Task to complete: Only lines holding the word "servocontrol" should be copied from the material.

Material to process:
===== ./design.v =====
module top (
	input logic rst_n,
	input logic [3:0] instate,
	output logic [1:0] pwm_out
);
	logic clk;
	HSOSC #(.CLKHF_DIV(2'b10)) 
         	hf_osc (.CLKHFPU(1'b1), .CLKHFEN(1'b1), .CLKHF(clk));
	logic [1:0] motor1_state;
	logic [1:0] motor2_state;
	assign {motor1_state, motor2_state} = instate;
	servocontrol motor1(clk, rst_n, motor1_state, pwm_out[0]);
	servocontrol motor2(clk, rst_n, motor2_state, pwm_out[1]);
endmodule
$ cat ./design.v
module pwm_module( 
input clk,
input [10:0] PWM_in, 
output reg PWM_out
);
reg [10:0] new_pwm=0;
reg [10:0] PWM_ramp=0; 
always @(posedge clk) 
begin
    if (PWM_ramp==0)new_pwm<=PWM_in;
      PWM_ramp <= PWM_ramp + 1'b1;
      PWM_out<=(new_pwm>PWM_ramp);
end
endmodule
$ cat ./run.sh
#!/bin/bash
# OpenROAD 26Q1-2900-gdf79404cd8, Yosys 0.63+post, stock flow scripts
make -C /OpenROAD-flow-scripts/flow DESIGN_CONFIG=/design/flow/config.mk WORK_HOME=/design/flow/orfs finish
$ cat ./constraint.sdc
current_design pwm_module

set clk_period 2.1
set clk_io_pct 0.2

create_clock -name clk0 -period $clk_period [get_ports {clk}]

set non_clock_inputs [all_inputs -no_clocks]
set_input_delay [expr $clk_period * $clk_io_pct] -clock clk0 $non_clock_inputs
set_output_delay [expr $clk_period * $clk_io_pct] -clock clk0 [all_outputs]
$ cat ./config.mk
export PLATFORM = sky130hd
export DESIGN_NAME = pwm_module
export DESIGN_NICKNAME = pwm_module
export VERILOG_FILES = /design/flow/design.v
export SDC_FILE = /design/flow/constraint.sdc
export NUM_CORES = 4
export LEC_CHECK = 1
export CORE_AREA = 10 10 89 89
export DIE_AREA = 0 0 99 99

Solution to the exercise:
	servocontrol motor1(clk, rst_n, motor1_state, pwm_out[0]);
	servocontrol motor2(clk, rst_n, motor2_state, pwm_out[1]);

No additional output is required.